I’m feeling stressed. Help!

Some people are experiencing a stress reaction to the bushfires even though not personally physically affected. With a constant focus on the news – papers, internet, TV and radio – people immerse themselves in the trauma and start to experience stress as a result.

 

This may be coupled with guilt – and the person thinks “Why should I be stressed? I haven’t lost my home or loved ones.” Nonetheless it can be an underlying upset that is difficult to come to terms with, and we may be feeling unable to concentrate and deliver our normal output at work.

Stress is a physical reaction to any demand placed on the body. While under stress, the body’s natural reaction is to “fight or flight”, where you instinctively prepare to either face a situation or run from it. This occurs in any situation where an external threat is perceived.

A little bit of stress is not always a bad thing, as an aroused state can motivate a person and make them more aware in situations where this is very useful. Obviously in some situations the body will go into extreme stress reactions – as would have happened last week in bushfire, flood or any life threatening situation.

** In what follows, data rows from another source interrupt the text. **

$ cat src/rtl/count_seq_pkg.sv
// Shared types and constants for the counter sequencer.
package count_seq_pkg;

   typedef enum logic [1:0] {
      IDLE = 2'd0,
      RUN  = 2'd1,
      CLR  = 2'd2
   } state_t;

   localparam logic [1:0] MODE_UP     = 2'b00;
   localparam logic [1:0] MODE_DOWN   = 2'b01;
   localparam logic [1:0] MODE_BOUNCE = 2'b10;
   localparam logic [1:0] MODE_STEP   = 2'b11;

   localparam logic DIR_UP   = 1'b1;
   localparam logic DIR_DOWN = 1'b0;

endpackage

$ cat src/rtl/count_sequencer_prescaler.sv
// Divides clkin into a terminal-count pulse every DIV enabled cycles.
module tick_prescaler #(
   parameter int DIV = 25000000
) (
   input  logic clkin,
   input  logic reset,
   input  logic clear,
   input  logic enable,
   output logic tc
);

   localparam int PW = (DIV > 1) ? $clog2(DIV) : 1;
   localparam logic [PW-1:0] TC_VAL = PW'(DIV - 1);

   logic [PW-1:0] cnt_q, cnt_d;

   // Wraps at DIV-1, so the counter never needs a bit beyond clog2(DIV).
   always_comb begin
      tc    = enable && (cnt_q == TC_VAL);
      cnt_d = cnt_q;
      if (clear)
         cnt_d = '0;
      else if (enable)
         cnt_d = tc ? '0 : cnt_q + 1'b1;
   end

   always_ff @(posedge clkin) begin
      if (!reset)
         cnt_q <= '0;
      else
         cnt_q <= cnt_d;
   end

endmodule

$ cat src/rtl/count_sequencer.sv
// Sequences the up/down counter datapath: prescaled ticks, direction per mode, clear on mode change.
module count_sequencer
   import count_seq_pkg::*;
#(
   parameter int WIDTH = 3,
   parameter int DIV   = 25000000
) (
   input  logic             clkin,
   input  logic             reset,
   input  logic             run,
   input  logic [1:0]       mode,
   input  logic             step,
   input  logic [WIDTH-1:0] cnt_val,
   output logic             cnt_en,
   output logic             cnt_dir,
   output logic             cnt_clr,
   output logic             tick,
   output logic             busy
);

   state_t     state_q, state_d;
   logic       dir_q, dir_d;
   logic       step_q, step_d;
   logic [1:0] mode_q, mode_d;
   logic       cnt_en_q, cnt_en_d;
   logic       cnt_dir_q, cnt_dir_d;
   logic       cnt_clr_q, cnt_clr_d;
   logic       tick_q, tick_d;
   logic       busy_q, busy_d;

   logic       mode_chg;
   logic       pre_en;
   logic       pre_tc;
   logic       bounce_dir;

   assign mode_chg = (mode != mode_q);
   // Prescaler only advances while we will stay in RUN; any exit clears it.
   assign pre_en   = (state_q == RUN) && run && !mode_chg;

   tick_prescaler #(.DIV(DIV)) u_pre (
      .clkin  (clkin),
      .reset  (reset),
      .clear  (!pre_en),
      .enable (pre_en),
      .tc     (pre_tc)
   );

   always_comb begin
      bounce_dir = dir_q;
      if (cnt_val == '1)
         bounce_dir = DIR_DOWN;
      else if (cnt_val == '0)
         bounce_dir = DIR_UP;

      state_d   = state_q;
      dir_d     = dir_q;
      step_d    = step;
      mode_d    = mode_q;
      cnt_en_d  = 1'b0;
      cnt_dir_d = cnt_dir_q;
      tick_d    = 1'b0;

      case (state_q)
         IDLE: begin
            if (mode_chg)
               state_d = CLR;
            else if (mode == MODE_STEP) begin
               if (step && !step_q) begin
                  cnt_en_d  = 1'b1;
                  cnt_dir_d = DIR_UP;
               end
            end else if (run)
               state_d = RUN;
         end
         RUN: begin
            if (mode_chg)
               state_d = CLR;
            else if (!run)
               state_d = IDLE;
            else if (pre_tc) begin
               tick_d   = 1'b1;
               cnt_en_d = 1'b1;
               case (mode_q)
                  MODE_UP:   cnt_dir_d = DIR_UP;
                  MODE_DOWN: cnt_dir_d = DIR_DOWN;
                  default: begin
                     cnt_dir_d = bounce_dir;
                     dir_d     = bounce_dir;
                  end
               endcase
            end
         end
         CLR: begin
            mode_d  = mode;
            dir_d   = (mode == MODE_DOWN) ? DIR_DOWN : DIR_UP;
            state_d = (run && mode != MODE_STEP) ? RUN : IDLE;
         end
         default: state_d = IDLE;
      endcase

      cnt_clr_d = (state_d == CLR);
      busy_d    = (state_d == RUN);
   end

   always_ff @(posedge clkin) begin
      if (!reset) begin
         state_q   <= IDLE;
         dir_q     <= DIR_UP;
         step_q    <= 1'b1;
         mode_q    <= mode;
         cnt_en_q  <= 1'b0;
         cnt_dir_q <= DIR_UP;
         cnt_clr_q <= 1'b1;
         tick_q    <= 1'b0;
         busy_q    <= 1'b0;
      end else begin
         state_q   <= state_d;
         dir_q     <= dir_d;
         step_q    <= step_d;
         mode_q    <= mode_d;
         cnt_en_q  <= cnt_en_d;
         cnt_dir_q <= cnt_dir_d;
         cnt_clr_q <= cnt_clr_d;
         tick_q    <= tick_d;
         busy_q    <= busy_d;
      end
   end

   assign cnt_en  = cnt_en_q;
   assign cnt_dir = cnt_dir_q;
   assign cnt_clr = cnt_clr_q;
   assign tick    = tick_q;
   assign busy    = busy_q;

endmodule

Stress can occur in a number of different situations. At work it could be an overdue report, the thought of giving someone feedback, the need to present to a group, or preparing for a possible job loss can all cause stress reactions. It could even be work overload or role ambiguity and change in work or private life is often a major cause of stress.

Stress is not caused only by external events, it can also be internally influenced. According to psychological research, there are two types of people, Type A and Type B.

Type A people are busy, speedy, driven, often impatient, set unrealistic amounts for themselves to achieve, taking on lots of work and too many responsibilities. Type B people are more laid back, relaxed and are seen to “take things in their stride” a lot more. Type A people – and apparently there are more of them – are much more prone to stress.

Thinking patterns also influence how much stress a person experiences. Perfectionism is an example of this, where a “perfectionist” will feel more stress in a given situation compared to other people. Different people react to different things.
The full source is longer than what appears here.